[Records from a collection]
···

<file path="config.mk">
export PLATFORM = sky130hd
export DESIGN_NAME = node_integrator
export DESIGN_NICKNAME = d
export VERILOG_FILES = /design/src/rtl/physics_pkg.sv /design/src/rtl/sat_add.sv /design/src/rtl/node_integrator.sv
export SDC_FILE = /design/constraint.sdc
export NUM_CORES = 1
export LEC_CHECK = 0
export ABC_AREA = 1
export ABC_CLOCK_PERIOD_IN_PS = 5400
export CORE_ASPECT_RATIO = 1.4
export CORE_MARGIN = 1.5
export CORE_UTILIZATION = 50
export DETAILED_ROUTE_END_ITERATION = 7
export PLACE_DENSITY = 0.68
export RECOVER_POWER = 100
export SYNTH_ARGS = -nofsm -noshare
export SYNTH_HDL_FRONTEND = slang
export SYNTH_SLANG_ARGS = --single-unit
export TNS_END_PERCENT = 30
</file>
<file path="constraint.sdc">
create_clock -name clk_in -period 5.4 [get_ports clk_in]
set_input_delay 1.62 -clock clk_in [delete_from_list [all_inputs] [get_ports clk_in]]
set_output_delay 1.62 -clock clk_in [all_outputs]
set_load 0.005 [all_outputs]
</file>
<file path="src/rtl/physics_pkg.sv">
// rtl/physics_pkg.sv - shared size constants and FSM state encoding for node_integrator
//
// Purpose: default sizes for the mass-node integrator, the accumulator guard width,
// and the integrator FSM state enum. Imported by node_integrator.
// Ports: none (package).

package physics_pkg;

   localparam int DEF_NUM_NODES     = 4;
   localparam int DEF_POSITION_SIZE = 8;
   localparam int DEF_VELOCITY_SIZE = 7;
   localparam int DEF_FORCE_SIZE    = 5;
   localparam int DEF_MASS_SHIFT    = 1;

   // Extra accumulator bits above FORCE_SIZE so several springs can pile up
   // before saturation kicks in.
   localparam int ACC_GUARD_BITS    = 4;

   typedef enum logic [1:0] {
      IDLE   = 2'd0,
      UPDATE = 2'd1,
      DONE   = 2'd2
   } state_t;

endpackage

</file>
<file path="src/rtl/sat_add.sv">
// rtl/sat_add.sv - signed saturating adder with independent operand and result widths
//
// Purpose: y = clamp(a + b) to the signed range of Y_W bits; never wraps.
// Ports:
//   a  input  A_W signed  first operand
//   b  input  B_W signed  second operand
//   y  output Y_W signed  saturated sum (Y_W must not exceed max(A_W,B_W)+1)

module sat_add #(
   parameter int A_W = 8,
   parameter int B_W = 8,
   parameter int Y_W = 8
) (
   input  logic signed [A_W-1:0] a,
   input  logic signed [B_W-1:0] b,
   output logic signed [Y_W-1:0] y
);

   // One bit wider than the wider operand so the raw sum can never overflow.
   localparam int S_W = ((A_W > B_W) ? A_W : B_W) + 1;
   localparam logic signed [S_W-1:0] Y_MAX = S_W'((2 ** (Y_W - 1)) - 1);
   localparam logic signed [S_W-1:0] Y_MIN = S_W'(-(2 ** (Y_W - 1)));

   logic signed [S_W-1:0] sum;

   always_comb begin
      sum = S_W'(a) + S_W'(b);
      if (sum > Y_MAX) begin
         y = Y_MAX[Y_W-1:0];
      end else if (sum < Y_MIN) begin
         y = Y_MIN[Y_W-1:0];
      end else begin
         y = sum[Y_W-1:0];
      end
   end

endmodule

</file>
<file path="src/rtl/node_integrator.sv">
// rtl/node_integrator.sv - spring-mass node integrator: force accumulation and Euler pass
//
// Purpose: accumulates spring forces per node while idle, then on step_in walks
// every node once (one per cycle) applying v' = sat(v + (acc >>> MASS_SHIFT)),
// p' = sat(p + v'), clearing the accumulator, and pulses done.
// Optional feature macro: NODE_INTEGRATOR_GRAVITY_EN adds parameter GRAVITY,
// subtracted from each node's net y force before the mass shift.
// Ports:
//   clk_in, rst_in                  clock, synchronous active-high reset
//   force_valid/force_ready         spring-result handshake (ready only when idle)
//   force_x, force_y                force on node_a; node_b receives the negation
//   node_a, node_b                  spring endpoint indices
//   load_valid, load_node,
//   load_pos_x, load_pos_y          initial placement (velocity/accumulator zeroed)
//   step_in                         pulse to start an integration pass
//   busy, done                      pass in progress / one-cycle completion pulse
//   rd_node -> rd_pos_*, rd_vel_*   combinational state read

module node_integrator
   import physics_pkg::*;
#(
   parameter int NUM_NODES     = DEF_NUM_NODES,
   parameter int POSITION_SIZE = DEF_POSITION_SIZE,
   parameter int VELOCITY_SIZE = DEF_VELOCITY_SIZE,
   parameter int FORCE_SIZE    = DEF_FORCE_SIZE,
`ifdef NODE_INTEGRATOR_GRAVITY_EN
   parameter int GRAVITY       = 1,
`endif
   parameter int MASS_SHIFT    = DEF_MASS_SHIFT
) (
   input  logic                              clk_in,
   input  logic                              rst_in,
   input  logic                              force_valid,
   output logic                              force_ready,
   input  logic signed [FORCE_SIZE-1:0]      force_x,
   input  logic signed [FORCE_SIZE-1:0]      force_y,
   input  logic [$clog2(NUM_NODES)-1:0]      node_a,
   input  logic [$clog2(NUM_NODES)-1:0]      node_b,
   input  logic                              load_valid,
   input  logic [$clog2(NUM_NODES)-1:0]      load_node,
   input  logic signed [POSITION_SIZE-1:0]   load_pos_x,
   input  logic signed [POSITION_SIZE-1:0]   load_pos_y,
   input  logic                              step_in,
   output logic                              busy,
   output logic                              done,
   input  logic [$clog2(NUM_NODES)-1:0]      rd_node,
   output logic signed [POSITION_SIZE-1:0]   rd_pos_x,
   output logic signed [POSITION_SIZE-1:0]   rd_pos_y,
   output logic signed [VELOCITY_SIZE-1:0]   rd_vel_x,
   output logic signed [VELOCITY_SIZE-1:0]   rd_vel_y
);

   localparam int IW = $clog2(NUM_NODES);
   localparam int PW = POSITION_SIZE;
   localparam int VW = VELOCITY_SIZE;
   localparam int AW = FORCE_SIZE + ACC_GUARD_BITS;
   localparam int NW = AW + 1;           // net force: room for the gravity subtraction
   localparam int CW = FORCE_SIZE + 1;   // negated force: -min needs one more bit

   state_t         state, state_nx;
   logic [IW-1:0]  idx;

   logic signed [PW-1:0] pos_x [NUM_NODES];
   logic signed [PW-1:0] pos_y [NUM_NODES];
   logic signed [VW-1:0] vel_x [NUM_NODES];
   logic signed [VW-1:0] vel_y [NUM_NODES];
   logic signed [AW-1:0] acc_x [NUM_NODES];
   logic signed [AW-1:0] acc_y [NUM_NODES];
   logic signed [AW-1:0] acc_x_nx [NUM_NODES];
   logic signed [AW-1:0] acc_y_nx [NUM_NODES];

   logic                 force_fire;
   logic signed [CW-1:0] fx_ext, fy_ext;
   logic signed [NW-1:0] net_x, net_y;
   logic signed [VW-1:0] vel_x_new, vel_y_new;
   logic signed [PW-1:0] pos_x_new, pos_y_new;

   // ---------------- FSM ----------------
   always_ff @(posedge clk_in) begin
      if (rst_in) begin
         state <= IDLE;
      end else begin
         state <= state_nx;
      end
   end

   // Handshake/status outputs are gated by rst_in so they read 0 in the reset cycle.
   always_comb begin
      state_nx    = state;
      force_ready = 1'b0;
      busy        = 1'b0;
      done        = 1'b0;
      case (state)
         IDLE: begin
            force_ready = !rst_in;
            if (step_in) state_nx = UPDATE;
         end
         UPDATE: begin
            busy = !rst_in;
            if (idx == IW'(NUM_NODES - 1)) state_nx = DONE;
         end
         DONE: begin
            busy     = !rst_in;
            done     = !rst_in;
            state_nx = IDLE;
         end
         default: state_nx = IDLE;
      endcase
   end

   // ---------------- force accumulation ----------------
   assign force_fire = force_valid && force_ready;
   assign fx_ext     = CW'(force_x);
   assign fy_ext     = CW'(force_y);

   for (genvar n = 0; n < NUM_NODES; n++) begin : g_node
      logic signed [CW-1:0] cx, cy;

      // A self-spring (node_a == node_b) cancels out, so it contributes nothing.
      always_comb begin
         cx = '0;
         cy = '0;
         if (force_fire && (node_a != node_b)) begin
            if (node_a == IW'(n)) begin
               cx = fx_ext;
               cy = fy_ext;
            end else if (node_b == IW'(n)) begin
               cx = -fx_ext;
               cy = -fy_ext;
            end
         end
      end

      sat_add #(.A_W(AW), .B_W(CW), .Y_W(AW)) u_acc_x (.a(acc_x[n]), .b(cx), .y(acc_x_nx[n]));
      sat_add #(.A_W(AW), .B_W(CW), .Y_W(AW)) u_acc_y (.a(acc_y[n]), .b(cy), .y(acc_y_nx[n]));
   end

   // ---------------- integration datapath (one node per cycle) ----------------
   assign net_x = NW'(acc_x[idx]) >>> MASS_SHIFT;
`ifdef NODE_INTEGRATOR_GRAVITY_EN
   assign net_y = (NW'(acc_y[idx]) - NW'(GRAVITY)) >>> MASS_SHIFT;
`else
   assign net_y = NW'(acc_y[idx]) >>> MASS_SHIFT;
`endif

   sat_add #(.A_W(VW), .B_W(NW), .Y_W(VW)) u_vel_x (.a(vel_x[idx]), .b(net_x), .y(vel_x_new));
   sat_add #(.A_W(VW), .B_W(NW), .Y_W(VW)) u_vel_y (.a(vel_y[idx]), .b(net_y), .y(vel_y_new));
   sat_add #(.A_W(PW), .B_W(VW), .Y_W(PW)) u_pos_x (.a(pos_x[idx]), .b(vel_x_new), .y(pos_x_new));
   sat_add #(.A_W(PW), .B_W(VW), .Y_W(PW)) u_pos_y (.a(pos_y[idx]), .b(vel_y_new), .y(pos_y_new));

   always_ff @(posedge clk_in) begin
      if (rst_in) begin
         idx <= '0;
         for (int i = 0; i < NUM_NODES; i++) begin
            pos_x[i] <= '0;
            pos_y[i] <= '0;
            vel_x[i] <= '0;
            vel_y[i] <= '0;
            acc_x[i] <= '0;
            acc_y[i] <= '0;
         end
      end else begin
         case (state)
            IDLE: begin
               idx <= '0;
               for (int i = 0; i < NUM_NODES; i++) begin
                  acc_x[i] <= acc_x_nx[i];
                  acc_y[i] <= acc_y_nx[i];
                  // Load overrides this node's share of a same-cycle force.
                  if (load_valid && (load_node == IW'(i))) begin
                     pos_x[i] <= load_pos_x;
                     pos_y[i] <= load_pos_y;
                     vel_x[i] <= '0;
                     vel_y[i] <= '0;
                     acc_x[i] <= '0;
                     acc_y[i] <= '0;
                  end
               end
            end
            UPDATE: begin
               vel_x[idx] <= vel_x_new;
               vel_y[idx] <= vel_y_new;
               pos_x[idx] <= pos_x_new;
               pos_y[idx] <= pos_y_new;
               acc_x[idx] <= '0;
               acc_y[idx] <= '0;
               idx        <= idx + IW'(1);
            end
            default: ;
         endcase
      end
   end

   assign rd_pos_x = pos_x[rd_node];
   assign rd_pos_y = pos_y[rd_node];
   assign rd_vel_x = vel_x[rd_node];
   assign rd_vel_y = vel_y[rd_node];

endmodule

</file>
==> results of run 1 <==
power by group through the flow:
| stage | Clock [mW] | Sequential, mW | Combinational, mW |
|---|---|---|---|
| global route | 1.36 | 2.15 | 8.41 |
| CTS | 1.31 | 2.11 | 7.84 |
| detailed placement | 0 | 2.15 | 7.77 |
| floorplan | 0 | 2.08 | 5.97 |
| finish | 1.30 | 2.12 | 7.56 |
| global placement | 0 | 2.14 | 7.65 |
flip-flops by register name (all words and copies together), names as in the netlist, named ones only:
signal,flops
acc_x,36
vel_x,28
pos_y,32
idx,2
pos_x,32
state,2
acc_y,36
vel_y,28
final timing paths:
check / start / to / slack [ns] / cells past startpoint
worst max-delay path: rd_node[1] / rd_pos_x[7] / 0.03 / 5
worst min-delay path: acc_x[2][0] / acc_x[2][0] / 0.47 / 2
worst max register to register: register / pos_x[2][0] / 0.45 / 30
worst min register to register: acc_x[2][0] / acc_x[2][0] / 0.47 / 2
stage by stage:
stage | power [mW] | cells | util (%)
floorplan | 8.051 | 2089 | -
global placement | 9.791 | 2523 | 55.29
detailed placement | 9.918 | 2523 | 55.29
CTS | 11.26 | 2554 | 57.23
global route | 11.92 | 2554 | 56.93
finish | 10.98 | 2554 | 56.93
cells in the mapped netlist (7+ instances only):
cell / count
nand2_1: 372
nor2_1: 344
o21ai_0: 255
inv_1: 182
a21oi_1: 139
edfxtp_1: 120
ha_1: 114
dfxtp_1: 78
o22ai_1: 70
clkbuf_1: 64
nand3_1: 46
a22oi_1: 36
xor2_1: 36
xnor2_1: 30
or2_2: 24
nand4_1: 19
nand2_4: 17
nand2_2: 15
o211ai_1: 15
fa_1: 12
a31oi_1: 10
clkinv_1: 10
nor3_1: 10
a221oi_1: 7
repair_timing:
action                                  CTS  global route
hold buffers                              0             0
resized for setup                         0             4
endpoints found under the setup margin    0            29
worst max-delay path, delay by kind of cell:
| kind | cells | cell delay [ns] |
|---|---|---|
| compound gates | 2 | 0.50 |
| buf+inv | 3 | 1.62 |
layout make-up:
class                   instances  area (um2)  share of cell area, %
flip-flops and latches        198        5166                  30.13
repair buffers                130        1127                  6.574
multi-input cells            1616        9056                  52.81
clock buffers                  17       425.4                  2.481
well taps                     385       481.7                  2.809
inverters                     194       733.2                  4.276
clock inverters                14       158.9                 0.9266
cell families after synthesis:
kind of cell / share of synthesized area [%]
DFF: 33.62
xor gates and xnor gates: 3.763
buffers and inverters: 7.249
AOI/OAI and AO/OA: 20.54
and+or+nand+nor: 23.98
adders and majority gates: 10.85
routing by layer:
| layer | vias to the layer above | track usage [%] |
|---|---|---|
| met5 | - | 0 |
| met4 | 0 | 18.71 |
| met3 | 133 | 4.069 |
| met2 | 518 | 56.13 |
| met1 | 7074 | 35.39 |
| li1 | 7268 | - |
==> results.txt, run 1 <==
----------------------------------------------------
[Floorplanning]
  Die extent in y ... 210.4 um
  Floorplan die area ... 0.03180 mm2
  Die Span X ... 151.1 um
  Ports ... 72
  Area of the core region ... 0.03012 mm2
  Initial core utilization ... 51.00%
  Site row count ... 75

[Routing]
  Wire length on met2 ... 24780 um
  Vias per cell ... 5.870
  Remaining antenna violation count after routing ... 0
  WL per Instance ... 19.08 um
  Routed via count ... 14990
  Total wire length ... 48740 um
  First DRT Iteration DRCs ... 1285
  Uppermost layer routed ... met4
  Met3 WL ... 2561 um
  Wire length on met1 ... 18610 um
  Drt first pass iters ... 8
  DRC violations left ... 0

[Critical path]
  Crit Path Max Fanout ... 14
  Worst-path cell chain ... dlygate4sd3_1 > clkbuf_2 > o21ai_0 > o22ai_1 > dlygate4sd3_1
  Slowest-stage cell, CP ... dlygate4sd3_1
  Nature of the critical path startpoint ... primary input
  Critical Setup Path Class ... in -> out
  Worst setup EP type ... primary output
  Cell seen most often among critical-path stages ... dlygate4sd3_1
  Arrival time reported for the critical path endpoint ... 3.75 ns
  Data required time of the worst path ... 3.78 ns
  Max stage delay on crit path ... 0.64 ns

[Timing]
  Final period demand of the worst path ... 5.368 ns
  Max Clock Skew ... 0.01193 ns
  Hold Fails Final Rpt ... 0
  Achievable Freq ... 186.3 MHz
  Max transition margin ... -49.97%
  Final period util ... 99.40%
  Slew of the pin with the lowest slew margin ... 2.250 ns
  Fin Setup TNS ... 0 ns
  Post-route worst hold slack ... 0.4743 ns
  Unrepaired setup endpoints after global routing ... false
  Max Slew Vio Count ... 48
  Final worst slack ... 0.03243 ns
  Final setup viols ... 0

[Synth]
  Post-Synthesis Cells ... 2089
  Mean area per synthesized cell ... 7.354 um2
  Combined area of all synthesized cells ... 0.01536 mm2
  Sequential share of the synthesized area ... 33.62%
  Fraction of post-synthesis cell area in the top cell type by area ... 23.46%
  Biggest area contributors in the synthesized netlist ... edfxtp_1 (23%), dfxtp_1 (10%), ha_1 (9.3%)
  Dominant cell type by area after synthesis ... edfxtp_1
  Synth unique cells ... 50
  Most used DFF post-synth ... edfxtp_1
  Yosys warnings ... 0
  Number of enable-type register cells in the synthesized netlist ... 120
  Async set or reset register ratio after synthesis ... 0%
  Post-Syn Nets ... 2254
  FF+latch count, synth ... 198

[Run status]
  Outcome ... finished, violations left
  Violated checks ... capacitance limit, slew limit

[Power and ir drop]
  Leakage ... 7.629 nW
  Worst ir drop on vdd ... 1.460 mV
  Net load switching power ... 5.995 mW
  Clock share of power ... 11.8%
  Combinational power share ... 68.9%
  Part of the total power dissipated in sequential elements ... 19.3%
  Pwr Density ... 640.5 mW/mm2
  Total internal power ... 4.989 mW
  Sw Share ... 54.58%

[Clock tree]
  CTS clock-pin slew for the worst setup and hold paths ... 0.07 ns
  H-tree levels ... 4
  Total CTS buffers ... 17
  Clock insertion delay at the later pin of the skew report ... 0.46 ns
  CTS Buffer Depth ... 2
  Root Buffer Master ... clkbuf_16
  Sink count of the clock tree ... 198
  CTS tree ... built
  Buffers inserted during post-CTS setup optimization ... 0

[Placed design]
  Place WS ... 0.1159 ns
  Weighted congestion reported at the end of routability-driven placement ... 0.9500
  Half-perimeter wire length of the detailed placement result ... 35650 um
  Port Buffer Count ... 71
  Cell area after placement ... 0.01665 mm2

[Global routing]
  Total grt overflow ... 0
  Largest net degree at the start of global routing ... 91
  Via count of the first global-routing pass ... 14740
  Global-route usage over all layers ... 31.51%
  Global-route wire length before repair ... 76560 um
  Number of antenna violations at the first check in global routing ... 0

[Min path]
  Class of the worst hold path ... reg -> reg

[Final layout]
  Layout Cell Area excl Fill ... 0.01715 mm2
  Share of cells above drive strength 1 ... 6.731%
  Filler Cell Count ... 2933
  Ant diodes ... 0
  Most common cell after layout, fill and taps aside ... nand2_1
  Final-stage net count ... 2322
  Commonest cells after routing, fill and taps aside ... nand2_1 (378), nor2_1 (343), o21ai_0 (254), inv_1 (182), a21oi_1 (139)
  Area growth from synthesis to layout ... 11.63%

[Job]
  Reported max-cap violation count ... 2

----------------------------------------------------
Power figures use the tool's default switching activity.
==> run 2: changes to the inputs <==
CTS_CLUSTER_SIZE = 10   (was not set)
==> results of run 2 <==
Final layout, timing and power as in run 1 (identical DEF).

···

Your assignment: Lines from the entries that contain the string "constraint" are what must be copied.

Response area:
export SDC_FILE = /design/constraint.sdc
<file path="constraint.sdc">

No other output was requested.